ゆうちょ銀行・郵便局の売れ筋トップ10の5位以下を占めるグローバル・バランス型ファンドでは「JP4資産均等バランス」と「野村6資産均等バランス」それぞれの均等投資ファンドのランキングが上がった。「4資産均等」は国内外の株式と債券に4等分で投資する。「6資産均等」は、国内外の株式と債券とREIT(不動産投信)に6等分で投資するファンドだ。分散して投資する資産が多いほどリスクも分散されて運用成績が安定すると期待される。

実際のトータルリターンは、「4資産均等」が1年で12.94%、3年(年率)で8.39%、5年(年率)で9.18%となっており、これは、「6資産均等」の12.06%、7.01%、7.69%よりも高い水準にある。これに対してリスク(標準偏差)は、「4資産均等」が8.12%、8.2%、7.89%であり、これは、「6資産均等」の7.47%、9.2%、10.41%よりも抑えられている。「4資産均等」の方が相対的に優れた成績になった。「6資産均等」が投資するREITの成績が過去3年、過去5年で悪かったため、REITを持っていない分、「4資産均等」の方が、リスクは低いもののリターンは高いというパフォーマンスになっている。ただ、過去1年間はREITに復調の兆しがあり、「6資産均等」のリスク(標準偏差)が小さくなって、パフォーマンスの格差も「4資産均等」に近づいている。

一方、ランクを落とした「成長」コースは、株式への投資比率が70%程度と高く、その分、高いリターンが狙える半面、価格下落のリスクも高まる。たとえば、「野村世界6資産分散投信(成長コース)」の場合、トータルリターンの1年は16.06%と均等型よりも大きなリターンが獲得できている。3年(年率)10.61%、5年(年率)も11.79%という水準だ。ただ一方で、リスク(標準偏差)は9.89%、10.74%、11.77%と3年以降でやや高くなる。

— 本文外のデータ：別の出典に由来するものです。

===== config.mk =====
export PLATFORM = sky130hd
export DESIGN_NAME = cvt_seq_top
export DESIGN_NICKNAME = d
export VERILOG_FILES = /design/src/rtl/cvt_seq_pkg.sv /design/src/rtl/cvt_mode_dec.sv /design/src/rtl/cvt_cycle_fsm.sv /design/src/rtl/cvt_stale_mon.sv /design/src/rtl/cvt_seq_top.sv
export SDC_FILE = /design/constraint.sdc
export NUM_CORES = 1
export LEC_CHECK = 0
export ABC_CLOCK_PERIOD_IN_PS = 1250
export CAP_MARGIN = 30
export CELL_PAD_IN_SITES_DETAIL_PLACEMENT = 0
export CELL_PAD_IN_SITES_GLOBAL_PLACEMENT = 2
export CORE_ASPECT_RATIO = 1.1
export CORE_MARGIN = 5
export CORE_UTILIZATION = 30
export CTS_CLUSTER_DIAMETER = 80
export CTS_CLUSTER_SIZE = 20
export DETAILED_ROUTE_END_ITERATION = 8
export MAX_ROUTING_LAYER = met4
export PLACE_DENSITY = 0.8
export SLEW_MARGIN = 40
export SYNTH_ARGS = -nofsm -noshare
export SYNTH_HDL_FRONTEND = slang
export SYNTH_HIERARCHICAL = 1
export SYNTH_SLANG_ARGS = --single-unit

===== constraint.sdc =====
create_clock -name clk -period 1.25 [get_ports clk]
set_input_delay 0.25 -clock clk [delete_from_list [all_inputs] [get_ports clk]]
set_output_delay 0.25 -clock clk [all_outputs]
set_load 0.005 [all_outputs]

===== src/rtl/cvt_seq_pkg.sv =====
package cvt_seq_pkg;

  typedef enum logic [1:0] {
    MODE_NORM = 2'b00,
    MODE_FAST = 2'b01,
    MODE_LOWP = 2'b10
  } cvt_mode_e;

  typedef enum logic [1:0] {
    ST_IDLE = 2'b00,
    ST_CONV = 2'b01,
    ST_ACQ  = 2'b10
  } cvt_state_e;

endpackage


===== src/rtl/cvt_mode_dec.sv =====
module cvt_mode_dec
  import cvt_seq_pkg::*;
#(
  parameter int CNT_W     = 4,
  parameter int CONV_FAST = 6,
  parameter int CONV_NORM = 8,
  parameter int CONV_LOWP = 10
) (
  input  logic             fast_pin,
  input  logic             lowp_pin,
  output cvt_mode_e        mode_sel,
  output logic [CNT_W-1:0] conv_len
);

  always_comb begin
    unique case ({lowp_pin, fast_pin})
      2'b01:   mode_sel = MODE_FAST;
      2'b10:   mode_sel = MODE_LOWP;
      default: mode_sel = MODE_NORM;
    endcase
  end

  always_comb begin
    unique case (mode_sel)
      MODE_FAST: conv_len = CNT_W'(CONV_FAST);
      MODE_LOWP: conv_len = CNT_W'(CONV_LOWP);
      default:   conv_len = CNT_W'(CONV_NORM);
    endcase
  end

endmodule


===== src/rtl/cvt_cycle_fsm.sv =====
module cvt_cycle_fsm
  import cvt_seq_pkg::*;
#(
  parameter int DATA_W    = 16,
  parameter int CNT_W     = 4,
  parameter int ACQ_CYC   = 3,
  parameter int CONV_FAST = 6,
  parameter int CONV_NORM = 8,
  parameter int CONV_LOWP = 10
) (
  input  logic              clk,
  input  logic              rst_n,
  input  logic              start_i,
  input  cvt_mode_e         mode_sel,
  input  logic [CNT_W-1:0]  conv_len,
  input  logic [DATA_W-1:0] result_i,
  output logic              busy_o,
  output logic              valid_o,
  output logic [DATA_W-1:0] data_o,
  output logic              overrun_o,
  output cvt_mode_e         mode_o,
  output logic              start_acc_o,
  output logic              done_o
);

  cvt_state_e        state_q, state_d;
  logic [CNT_W-1:0]  cnt_q, cnt_d;
  logic              valid_q, valid_d, valid_en;
  logic [DATA_W-1:0] data_q;
  logic              ovr_q;
  cvt_mode_e         mode_q;
  logic              start_acc, start_rej, cap;

  assign start_acc = (state_q == ST_IDLE) && start_i;
  assign start_rej = (state_q != ST_IDLE) && start_i;
  assign cap       = (state_q == ST_CONV) && (cnt_q == CNT_W'(1));
  assign done_o    = (state_q == ST_CONV) && (cnt_q == '0);

  // next-state logic
  always_comb begin
    state_d = state_q;
    cnt_d   = cnt_q;
    unique case (state_q)
      ST_IDLE: begin
        if (start_acc) begin
          state_d = ST_CONV;
          cnt_d   = conv_len - CNT_W'(1);
        end
      end
      ST_CONV: begin
        if (cnt_q == '0) begin
          state_d = ST_ACQ;
          cnt_d   = CNT_W'(ACQ_CYC - 2);
        end else begin
          cnt_d = cnt_q - CNT_W'(1);
        end
      end
      ST_ACQ: begin
        if (cnt_q == '0) state_d = ST_IDLE;
        else             cnt_d   = cnt_q - CNT_W'(1);
      end
      default: state_d = ST_IDLE;
    endcase
  end

  assign valid_en = start_acc || cap;
  assign valid_d  = cap;

  // registers
  always_ff @(posedge clk or negedge rst_n) begin
    if (!rst_n) begin
      state_q <= ST_IDLE;
      cnt_q   <= '0;
    end else begin
      state_q <= state_d;
      cnt_q   <= cnt_d;
    end
  end

  always_ff @(posedge clk or negedge rst_n) begin
    if (!rst_n)        valid_q <= 1'b0;
    else if (valid_en) valid_q <= valid_d;
  end

  always_ff @(posedge clk or negedge rst_n) begin
    if (!rst_n)   data_q <= '0;
    else if (cap) data_q <= result_i;
  end

  always_ff @(posedge clk or negedge rst_n) begin
    if (!rst_n)         ovr_q <= 1'b0;
    else if (start_rej) ovr_q <= 1'b1;
  end

  always_ff @(posedge clk or negedge rst_n) begin
    if (!rst_n)         mode_q <= MODE_NORM;
    else if (start_acc) mode_q <= mode_sel;
  end

  assign busy_o      = (state_q == ST_CONV);
  assign valid_o     = valid_q;
  assign data_o      = data_q;
  assign overrun_o   = ovr_q;
  assign mode_o      = mode_q;
  assign start_acc_o = start_acc;

  // checker-only busy length counter
  logic [CNT_W-1:0] chk_len_q;
  logic [CNT_W-1:0] chk_exp;
  always_ff @(posedge clk or negedge rst_n) begin
    if (!rst_n)         chk_len_q <= '0;
    else if (start_acc) chk_len_q <= '0;
    else if (busy_o)    chk_len_q <= chk_len_q + CNT_W'(1);
  end
  always_comb begin
    unique case (mode_q)
      MODE_FAST: chk_exp = CNT_W'(CONV_FAST - 1);
      MODE_LOWP: chk_exp = CNT_W'(CONV_LOWP - 1);
      default:   chk_exp = CNT_W'(CONV_NORM - 1);
    endcase
  end

  AST_START_RAISES_BUSY: assert property (@(posedge clk) disable iff (!rst_n)
    start_acc |=> busy_o);
  AST_CONV_LENGTH: assert property (@(posedge clk) disable iff (!rst_n)
    done_o |-> (chk_len_q == chk_exp));
  AST_REJECT_KEEPS_BUSY: assert property (@(posedge clk) disable iff (!rst_n)
    (start_rej && !done_o) |=> (busy_o == $past(busy_o)));
  AST_OVERRUN_SET: assert property (@(posedge clk) disable iff (!rst_n)
    start_rej |=> ovr_q);
  AST_DATA_HOLD: assert property (@(posedge clk) disable iff (!rst_n)
    (valid_q && !busy_o) |=> $stable(data_q));
  AST_MODE_CODE: assert property (@(posedge clk) disable iff (!rst_n)
    $onehot0(mode_q));

endmodule


===== src/rtl/cvt_stale_mon.sv =====
module cvt_stale_mon
  import cvt_seq_pkg::*;
#(
  parameter int MAX_GAP = 40,
  parameter int GAP_W   = 6
) (
  input  logic      clk,
  input  logic      rst_n,
  input  logic      start_acc,
  input  logic      done,
  input  cvt_mode_e mode_q,
  output logic      stale_o
);

  logic [GAP_W-1:0] gap_q, gap_d;
  logic             gap_en;
  logic             stale_q, stale_d, stale_en, stale_set;

  assign gap_en    = start_acc || (gap_q != GAP_W'(MAX_GAP));
  assign gap_d     = start_acc ? GAP_W'(1) : gap_q + GAP_W'(1);
  assign stale_set = (gap_q == GAP_W'(MAX_GAP)) && !start_acc && (mode_q == MODE_FAST);
  assign stale_en  = stale_set || done;
  assign stale_d   = stale_set && !done;

  always_ff @(posedge clk or negedge rst_n) begin
    if (!rst_n)      gap_q <= '0;
    else if (gap_en) gap_q <= gap_d;
  end

  always_ff @(posedge clk or negedge rst_n) begin
    if (!rst_n)        stale_q <= 1'b0;
    else if (stale_en) stale_q <= stale_d;
  end

  assign stale_o = stale_q;

  AST_STALE_CLEARED: assert property (@(posedge clk) disable iff (!rst_n)
    done |=> !stale_q);
  AST_STALE_FAST_ONLY: assert property (@(posedge clk) disable iff (!rst_n)
    $rose(stale_q) |-> (mode_q == MODE_FAST));
  AST_STALE_NO_START: assert property (@(posedge clk) disable iff (!rst_n)
    $rose(stale_q) |-> $past(!start_acc));

endmodule


===== src/rtl/cvt_seq_top.sv =====
module cvt_seq_top
  import cvt_seq_pkg::*;
#(
  parameter int DATA_W    = 16,
  parameter int CONV_FAST = 6,
  parameter int CONV_NORM = 8,
  parameter int CONV_LOWP = 10,
  parameter int ACQ_CYC   = 3,
  parameter int MAX_GAP   = 40
) (
  input  logic              clk,
  input  logic              rst_n,
  input  logic              start_i,
  input  logic              fast_pin,
  input  logic              lowp_pin,
  input  logic [DATA_W-1:0] result_i,
  output logic              busy_o,
  output logic              valid_o,
  output logic [DATA_W-1:0] data_o,
  output logic              overrun_o,
  output logic              stale_o,
  output logic [1:0]        mode_o
);

  localparam int CONV_MAX = (CONV_FAST > CONV_NORM) ?
                            ((CONV_FAST > CONV_LOWP) ? CONV_FAST : CONV_LOWP) :
                            ((CONV_NORM > CONV_LOWP) ? CONV_NORM : CONV_LOWP);
  localparam int CNT_MAX  = (CONV_MAX > ACQ_CYC) ? CONV_MAX : ACQ_CYC;
  localparam int CNT_W    = $clog2(CNT_MAX + 1);
  localparam int GAP_W    = $clog2(MAX_GAP + 1);

  // reset: asserted asynchronously, released on the clock
  logic rst_meta_q, rst_sync_q;
  always_ff @(posedge clk or negedge rst_n) begin
    if (!rst_n) begin
      rst_meta_q <= 1'b0;
      rst_sync_q <= 1'b0;
    end else begin
      rst_meta_q <= 1'b1;
      rst_sync_q <= rst_meta_q;
    end
  end

  cvt_mode_e        mode_sel, mode_q;
  logic [CNT_W-1:0] conv_len;
  logic             start_acc, done;

  cvt_mode_dec #(
    .CNT_W(CNT_W), .CONV_FAST(CONV_FAST), .CONV_NORM(CONV_NORM), .CONV_LOWP(CONV_LOWP)
  ) u_dec (
    .fast_pin(fast_pin), .lowp_pin(lowp_pin), .mode_sel(mode_sel), .conv_len(conv_len)
  );

  cvt_cycle_fsm #(
    .DATA_W(DATA_W), .CNT_W(CNT_W), .ACQ_CYC(ACQ_CYC),
    .CONV_FAST(CONV_FAST), .CONV_NORM(CONV_NORM), .CONV_LOWP(CONV_LOWP)
  ) u_fsm (
    .clk(clk), .rst_n(rst_sync_q), .start_i(start_i), .mode_sel(mode_sel),
    .conv_len(conv_len), .result_i(result_i), .busy_o(busy_o), .valid_o(valid_o),
    .data_o(data_o), .overrun_o(overrun_o), .mode_o(mode_q),
    .start_acc_o(start_acc), .done_o(done)
  );

  cvt_stale_mon #(
    .MAX_GAP(MAX_GAP), .GAP_W(GAP_W)
  ) u_stale (
    .clk(clk), .rst_n(rst_sync_q), .start_acc(start_acc), .done(done),
    .mode_q(mode_q), .stale_o(stale_o)
  );

  assign mode_o = mode_q;

  AST_VALID_LEADS_FALL: assert property (@(posedge clk) disable iff (!rst_sync_q)
    $fell(busy_o) |-> $past(valid_o));
  AST_VALID_LOW_AT_RISE: assert property (@(posedge clk) disable iff (!rst_sync_q)
    $rose(busy_o) |-> !valid_o);
  AST_OVERRUN_STICKY: assert property (@(posedge clk) disable iff (!rst_sync_q)
    overrun_o |=> overrun_o);
  AST_STALE_FALLS_WITH_BUSY: assert property (@(posedge clk) disable iff (!rst_sync_q)
    $fell(stale_o) |-> $fell(busy_o));

endmodule


==> metrics.txt, run 1 <==
crit path max-delay cell type=sky130_fd_sc_hd__dfrtp_1; number of synthesized register bits=35; insertion delay to the later sink of the worst-skew pair=0.29 ns; part of the Yosys area used for sequential elements=49.19%; Worst EP required=1.42 ns; average wire length per cell after detail routing=15.00 µm; number of vias per cell=4.453; synth unique cells=40; Layout area overhead=69.99%; critical path startpoint category=register; top_reg_cell synth=sky130_fd_sc_hd__dfrtp_1; worst setup timing slack at the placement stage=-0.6274 ns; Ys Warns=6; count of non-filler cells in the finished layout=320; total of max-cap violations=0; pin count of the biggest net entering global routing=22; outcome=complete, but fails checks; PortBufs=42; global-route layer with the greatest usage=met2; wire length of the first global-routing pass=around 8 mm; Avg Synthesized Cell Area=12.19 µm²; final weighted congestion in routability-driven placement=0.8270; HP Class=input pin to async pin; Post-CTS Hold Fix Bufs=0; smallest setup slack after layout=-0.4074 ns; number of instances in the synthesized netlist=146; Post-route DRC=0; Buffers & Inverters on Critical Path=4; remaining number of nets flagged by the antenna check after routing=0; grt ovf=0; ratio of final minimum period to clock period=132.6%; achievable frequency=~0.60 GHz; Max Buffers Root-to-Sink=2; maximum VDD drop=0.8493 mV; initial core utilization=a little under a third; count of antenna diodes in the layout=0; list of cells traversed by the critical path=inv_2 -> ha_4 -> buf_6 -> and3_4 -> buf_12 -> buf_16 -> mux2_4; reg-to-reg critical path startpoint=u_fsm/state_q[1]$_DFFE_PN0P_; Placed Cells=289; clk sink count=35; critical path class=register to register; unrepaired setup endpoints after global routing=true; number of nets at the end of the flow=275; starting DRC count in detailed routing=50; clock tree skew after final layout=0.006675 ns; total number of vias=roughly 1400; count of final max-slew check failures=0; via count of the first global-routing pass=1600; final hold violation count=0; r2r setup slk=-0.41 ns; Total GRT Usage=13.46%; crit-path max FO=7; violations in the final reports=setup timing; most area-hungry cell type in the Yosys netlist=sky130_fd_sc_hd__dfrtp_1; arrival time of data at the critical path endpoint=1.83 ns; routing usage on met1=15.47%; number of CTS-inserted buffers=5; clock-pin transition on the worst setup and hold timing paths=0.08 ns; estimated wirelength of the detail-placed design=3.306 mm; met2 demand-to-capacity share in global routing=roughly a quarter; number of nets in the synthesized netlist=179; R2R depth=7; wirelength, routed=4.800 mm; dominant delay contributor by cell family on the critical path=buffers and inverters; number of synthesized flops with an enable pin=0; TritonCTS clock tree=yes; overall die height=90.80 µm; setup violation total in the final timing report=29; Max stage delay on crit path=0.40 ns; number of antenna violations at the first check in global routing=0; sort of element at the end of the critical path=register; fraction of layout instances using a drive strength above 1=46.91%; top cells by instance count after synthesis=sky130_fd_sc_hd__dfrtp_1, sky130_fd_sc_hd__inv_1, sky130_fd_sc_hd__ha_1; total power divided by cell area=2318 mW/mm²; minimum period implied by the final worst setup slack=1.657 ns; Synth area leaders=sky130_fd_sc_hd__dfrtp_1, sky130_fd_sc_hd__ha_1, sky130_fd_sc_hd__mux2_4; met3 global-route usage=under 10%; Filler cells=slightly below 500; Die Outline Area=0.007577 mm²; Pre-antenna DRT Iters=4; Synth async-reset ratio=100.0%; placement row count=29; Netlist Area Pre-Place=between 0.0015 and 0.002 mm²; share of the synthesized area in the top cell type=between 40% and 50%; Ports=between 40 and 50; Root Driver=sky130_fd_sc_hd__clkbuf_8; Reg-to-Reg End=u_fsm/data_o[10]$_DFFE_PN0P_; count leader, synth=sky130_fd_sc_hd__dfrtp_1; number of levels the H-tree was split into=2; static leakage=0.001417 µW; DIE WIDTH=83.45 µm; Core ar.=0.005769 mm²
[where the power goes]
group,internal [µW],switching (µW),leakage [µW]
Clock,594,433,0.0000581
Combinational,2480,1600,0.000929
Sequential,1600,314,0.000429
[cell type report]
type | count | area (µm²) | area share [%]
Clock buffer | 5 | 68.82 | 2.274
Clock inverter | 3 | 43.79 | 1.447
Inverter | 17 | 66.31 | 2.191
Multi-Input combinational cell | 89 | 1012 | 33.44
Sequential cell | 35 | 877.1 | 28.98
Tap cell | 77 | 96.34 | 3.183
Timing Repair Buffer | 94 | 862.1 | 28.48
[sequential cells by signal (all words and copies together) (netlist names)]
register	count
rst_meta_q	1
u_fsm/mode_o	2
u_fsm/overrun_o	1
rst_sync_q	1
u_fsm/state_q	2
u_stale/gap_q	6
u_stale/stale_o	1
u_fsm/cnt_q	4
u_fsm/data_o	16
u_fsm/valid_o	1
[cells in the final DEF (no fill, tap or decap), drive strengths merged, types with 2 or more instances in the layout]
cell type      count
nor3               4
xnor2              3
inv               17
nand2b             3
dfrtp             35
o21a               2
o21ai              4
nor2b              2
nand3              3
mux2              18
ha                12
dlygate4sd2       22
clkinv             2
a21oi              4
buf               53
a22o               3
mux2i              2
nand2              2
clkbuf             5
nor2               7
o221ai             2
a21o               2
clkdlybuf4s50     19
xor2               2
conb               2
[through the flow]
stage               utilization [%]  setup TNS [ns]  hold WS [ns]  instance area, µm²  power (µW)
floorplan                         -          -5.096      -0.04559                1852        3580
global placement              44.16          -9.323        0.1882                2547        4961
detailed placement            44.16          -10.04        0.1926                2547        5108
CTS                           51.40          -9.226        0.1117                2965        6822
global route                  52.46          -10.53        0.1142                3027        7478
finish                        52.46          -8.834        0.1265                3027        7015
[metal layers]
metal	wire (µm)	up-vias
met5	0	-
met3	98	5
met1	2009	706
met2	2614	23
met4	78	0
li1	-	691
[what timing repair did]
action / 4_1_cts / 5_1_grt
buffers inserted: 21 / 5
resized for setup: 57 / 18
pin swaps: 8 / 6
setup endpoints to repair: 54 / 33
cloned: 2 / 0
[cell families (layout without fill, tap and decap cells)]
kind of cell / count (synthesis) / in the layout / synth area share (%)
DFF: 35 / 35 / 49.19
and+or+nand+nor: 27 / 27 / 8.364
AOI/OAI and AO/OA: 23 / 23 / 10.33
buffers and inverters: 22 / 119 / 6.394
muxes: 20 / 20 / 14.41
adders and majority gates: 12 / 12 / 8.433
xor gates and xnor gates: 5 / 5 / 2.460
other: 2 / 2 / 0.4218
[worst max path at each step]
stage | to | startpoint | cells after the start
floorplan | u_fsm/cnt_q[0]$_DFFE_PN0P_ | u_fsm/state_q[0]$_DFFE_PN0P_ | 6
global placement | u_fsm/cnt_q[2]$_DFFE_PN0P_ | fast_pin | 9
detailed placement | u_fsm/cnt_q[3]$_DFFE_PN0P_ | fast_pin | 8
CTS | u_fsm/data_o[8]$_DFFE_PN0P_ | u_fsm/state_q[1]$_DFFE_PN0P_ | 6
global route | u_fsm/data_o[10]$_DFFE_PN0P_ | u_fsm/state_q[1]$_DFFE_PN0P_ | 7
finish | u_fsm/data_o[10]$_DFFE_PN0P_ | u_fsm/state_q[1]$_DFFE_PN0P_ | 7
(Power assumes the default switching activity.)
==> run 2, diff against run 1 <==
--- a/config.mk
+++ b/config.mk
@@ -17,6 +17,7 @@
 export DETAILED_ROUTE_END_ITERATION = 8
 export MAX_ROUTING_LAYER = met4
 export PLACE_DENSITY = 0.8
+export RECOVER_POWER = 100
 export SLEW_MARGIN = 40
 export SYNTH_ARGS = -nofsm -noshare
 export SYNTH_HDL_FRONTEND = slang
==> run 2 against run 1 <==
The run still ends with setup timing left. Sequential power is essentially flat. First-iteration DRC count is the same. Core utilization shrank 0.11 points. Total power is essentially flat. Worst setup slack is the same. Sequential share of layout area grew 0.060 points. Combinational power is essentially flat. Non-clock buffer count is the same. Cell area shrank 0.21%. Final cell count is the same. Highest routed layer unchanged.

トータルリターンの水準が優れている「成長コース」だが、売れ筋のランクを落としたのは、やはり8月の市場急落時の落ち込みの大きさがネガティブな印象を残していると考えられる。「野村世界6資産分散投信(成長コース)」は、7月高値から8月安値の下落率がマイナス14.25%だった。これに対し、「4資産均等型」はマイナス11.32%、「6資産均等型」はマイナス9.32%だった。この下落率の大きさが人気を左右しているようだ。ゆうちょ銀行・郵便局で投信を購入している投資家は、株価の下落リスクに警戒感が強くなっているといえるのかもしれない。